Prime offices defy the macro gloom
Making sense of the latest trends in property and economics from around the globe
21 November 2025
The resilience of the prime London office leasing market was on display this week as the UK's largest landlords reported half-year results.
GPE said it had leased more space in the six months through September than it had in the previous full year.
"Choosing the best spaces in vibrant central London locations over the rest" is a structural theme "as relevant today as ever," said GPE chief executive Toby Courtauld.
The group signed 43 new leases and renewals generating annual rent of £37.6 million per year, 7.1% above March 2025 Estimated Rental Values (ERV). Across its portfolio it expects rental growth of 4.0% to 7.0% for FY2026; prime offices stronger still at 6.0% to 10.0%.
Ahead of schedule
British Land reported £155m in half-year profits, up 8% on the same period a year earlier.

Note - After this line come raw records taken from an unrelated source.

$ cat src/rtl/idex_pipeline_stage.sv
// idex_pipeline_stage: ID/EX pipeline register with load-use hazard detection.
// Latches the decoded control bundle, operands, immediate and register
// specifiers. Inserts a bubble on a load-use hazard or a branch/jump flush,
// and freezes PC and IF/ID while the stall is requested.
// Optional feature: define IDEX_PERF_CNT_EN to add saturating 16-bit
// StallCount / FlushCount performance counters and their ports.
module idex_pipeline_stage #(
    parameter int DATA_W     = 32,
    parameter int REG_ADDR_W = 5
) (
    input  logic                  Clk,
    input  logic                  Rst,
    input  logic                  WriteEnable,
    input  logic                  Flush,
    input  logic [17:0]           CtrlIn,
    input  logic [DATA_W-1:0]     PCPlus4In,
    input  logic [DATA_W-1:0]     ReadData1In,
    input  logic [DATA_W-1:0]     ReadData2In,
    input  logic [DATA_W-1:0]     ImmIn,
    input  logic [REG_ADDR_W-1:0] RsIn,
    input  logic [REG_ADDR_W-1:0] RtIn,
    input  logic [REG_ADDR_W-1:0] RdIn,
    output logic [17:0]           CtrlOut,
    output logic [DATA_W-1:0]     PCPlus4Out,
    output logic [DATA_W-1:0]     ReadData1Out,
    output logic [DATA_W-1:0]     ReadData2Out,
    output logic [DATA_W-1:0]     ImmOut,
    output logic [REG_ADDR_W-1:0] RsOut,
    output logic [REG_ADDR_W-1:0] RtOut,
    output logic [REG_ADDR_W-1:0] RdOut,
    output logic                  ExValid,
    output logic                  Stall,
    output logic                  PCWrite,
    output logic                  IFIDWrite
`ifdef IDEX_PERF_CNT_EN
    ,
    output logic [15:0]           StallCount,
    output logic [15:0]           FlushCount
`endif
);

    // Position of MemRead inside the packed control bundle.
    localparam int MEM_READ_BIT = 14;

    typedef enum logic {
        RUN    = 1'b0,
        BUBBLE = 1'b1
    } state_t;

    state_t                  state_reg, state_next;
    logic [17:0]             ctrl_reg, ctrl_next;
    logic [DATA_W-1:0]       pc_plus4_reg, pc_plus4_next;
    logic [DATA_W-1:0]       rd1_reg, rd1_next;
    logic [DATA_W-1:0]       rd2_reg, rd2_next;
    logic [DATA_W-1:0]       imm_reg, imm_next;
    logic [REG_ADDR_W-1:0]   rs_reg, rs_next;
    logic [REG_ADDR_W-1:0]   rt_reg, rt_next;
    logic [REG_ADDR_W-1:0]   rd_reg, rd_next;
    logic                    ex_valid_reg, ex_valid_next;
    logic                    hazard;
    logic                    stall;

    // Load in EX whose destination (Rt) is read by the decode instruction.
    // Rt is always compared, even for instructions that do not read it.
    assign hazard = ctrl_reg[MEM_READ_BIT] & ex_valid_reg
                  & (rt_reg != '0)
                  & ((rt_reg == RsIn) | (rt_reg == RtIn));

    // A flush already discards the decode instruction, so no stall then;
    // a disabled stage holds everything and re-evaluates later.
    assign stall     = hazard & WriteEnable & ~Flush;
    assign Stall     = stall;
    assign PCWrite   = ~stall;
    assign IFIDWrite = ~stall;

    // Next-state selection: flush > hold > bubble > normal load.
    always_comb begin
        state_next    = state_reg;
        ctrl_next     = ctrl_reg;
        pc_plus4_next = pc_plus4_reg;
        rd1_next      = rd1_reg;
        rd2_next      = rd2_reg;
        imm_next      = imm_reg;
        rs_next       = rs_reg;
        rt_next       = rt_reg;
        rd_next       = rd_reg;
        ex_valid_next = ex_valid_reg;
        if (Flush) begin
            state_next    = BUBBLE;
            ctrl_next     = '0;
            ex_valid_next = 1'b0;
            pc_plus4_next = PCPlus4In;
            rd1_next      = ReadData1In;
            rd2_next      = ReadData2In;
            imm_next      = ImmIn;
            rs_next       = RsIn;
            rt_next       = RtIn;
            rd_next       = RdIn;
        end else if (!WriteEnable) begin
            state_next    = state_reg;
        end else if (stall) begin
            // Bubble: squash control, keep the data fields as they are.
            state_next    = BUBBLE;
            ctrl_next     = '0;
            ex_valid_next = 1'b0;
        end else begin
            state_next    = RUN;
            ctrl_next     = CtrlIn;
            ex_valid_next = 1'b1;
            pc_plus4_next = PCPlus4In;
            rd1_next      = ReadData1In;
            rd2_next      = ReadData2In;
            imm_next      = ImmIn;
            rs_next       = RsIn;
            rt_next       = RtIn;
            rd_next       = RdIn;
        end
    end

    // Pipeline register and bubble-state register.
    always_ff @(posedge Clk or posedge Rst) begin
        if (Rst) begin
            state_reg    <= RUN;
            ctrl_reg     <= '0;
            pc_plus4_reg <= '0;
            rd1_reg      <= '0;
            rd2_reg      <= '0;
            imm_reg      <= '0;
            rs_reg       <= '0;
            rt_reg       <= '0;
            rd_reg       <= '0;
            ex_valid_reg <= 1'b0;
        end else begin
            state_reg    <= state_next;
            ctrl_reg     <= ctrl_next;
            pc_plus4_reg <= pc_plus4_next;
            rd1_reg      <= rd1_next;
            rd2_reg      <= rd2_next;
            imm_reg      <= imm_next;
            rs_reg       <= rs_next;
            rt_reg       <= rt_next;
            rd_reg       <= rd_next;
            ex_valid_reg <= ex_valid_next;
        end
    end

    assign CtrlOut      = ctrl_reg;
    assign PCPlus4Out   = pc_plus4_reg;
    assign ReadData1Out = rd1_reg;
    assign ReadData2Out = rd2_reg;
    assign ImmOut       = imm_reg;
    assign RsOut        = rs_reg;
    assign RtOut        = rt_reg;
    assign RdOut        = rd_reg;
    assign ExValid      = ex_valid_reg;

`ifdef IDEX_PERF_CNT_EN
    logic [15:0] stall_count_reg;
    logic [15:0] flush_count_reg;

    // Saturating event counters for hazard bubbles and flushes.
    always_ff @(posedge Clk or posedge Rst) begin
        if (Rst) begin
            stall_count_reg <= '0;
            flush_count_reg <= '0;
        end else begin
            if (stall && (stall_count_reg != 16'hFFFF)) begin
                stall_count_reg <= stall_count_reg + 16'd1;
            end
            if (Flush && (flush_count_reg != 16'hFFFF)) begin
                flush_count_reg <= flush_count_reg + 16'd1;
            end
        end
    end

    assign StallCount = stall_count_reg;
    assign FlushCount = flush_count_reg;
`endif

endmodule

"As a result of the strategic calls we made back in 2021, we are the market leader in London office campuses and retail parks, positioning us well to continue to benefit from the 10m sq ft shortage of prime office space in Central London and the rapid expansion of retailers out of town," said chief executive Simon Carter.
Across the portfolio, the company leased 1.4m sq ft during the period, 5.3% ahead of ERV. It has another 1.3m sq ft under offer at 7.5% ahead of ERV. It expects like-for-like net rental growth to run at around 5% for FY26 and reiterated guidance for 3%-5% ERV per year.
Landsec meanwhile delivered 5.2% like-for-like net rental income growth across the portfolio, "as customer demand for our best-in-class offices and retail remains strong," the company said. The office portfolio delivered 6.8% net rental growth – it has another £19m of lettings signed or in solicitors' hands, 9% above ERV.
The company sold £295m of offices "well ahead of schedule, as investment market activity continues to pick up gradually." It doesn't expect to commit "meaningful capital" to new development in next 12-18 months.
You can take a deeper dive into these themes via Knight Frank's London Office Market Report.
Deferring decisions
Some of the shares came under some pressure despite the strong results.
"It is very frustrating," GPE's Coutauld told Costar. "The share prices are simultaneously driven by macro forces outside of our control."
He cited recently published forecasts of a US recession, but domestic uncertainty ahead of the Budget is likely also playing a role. "We see a slowdown in inquiry levels or people converting leases in this period up to the budget," Landsec CEO Mark Allan told reporters on Friday.
Workspace Group, which serves a larger share of small and medium-sized businesses, reported flat net rental income and a dip in valuations.
"It's very difficult for (our customers) to plan, course adjust, et cetera without some certainty," Workspace CFO Dave Benson told Reuters. "I do think people are waiting and maybe deferring decisions until after they have clarity of the budget."
A bad job
Polling ahead of the Budget looks awful for the government. Three quarters of voters consider the British economy to be in a bad state (79%), while a similar number (77%) say the government is doing a bad job at managing the economy, according to new YouGov polling.
The speculation over tax rises is weighing heavily on consumer sentiment. Consumers' optimism about the economy and their own finances recorded its sharpest fall this month since April, according to British Retail Consortium figures. The GfK consumer confidence barometer showed a much smaller fall, though it's still running at its lowest level since May.
A survey of more than 10,000 people by Rightmove and shared with the Times found that 61% of potential home movers surveyed said they were aware of rumours about changes to property taxes in the budget. Nearly 80% of this group said they were concerned about the impact of any new levies on the housing market. The research suggests that nearly 20% of potential home movers have put their plans on hold.
In other news...
Developers explore £500mn build-to-rent sale in London’s Elephant and Castle (FT), Rachel Reeves under pressure to scale back Budget raid on expensive homes (FT), UK to Create New Fast-Track Residency Path for High-Earners (Bloomberg), and finally, London second-home owners to bear brunt of Rayner’s northern bailout (Times).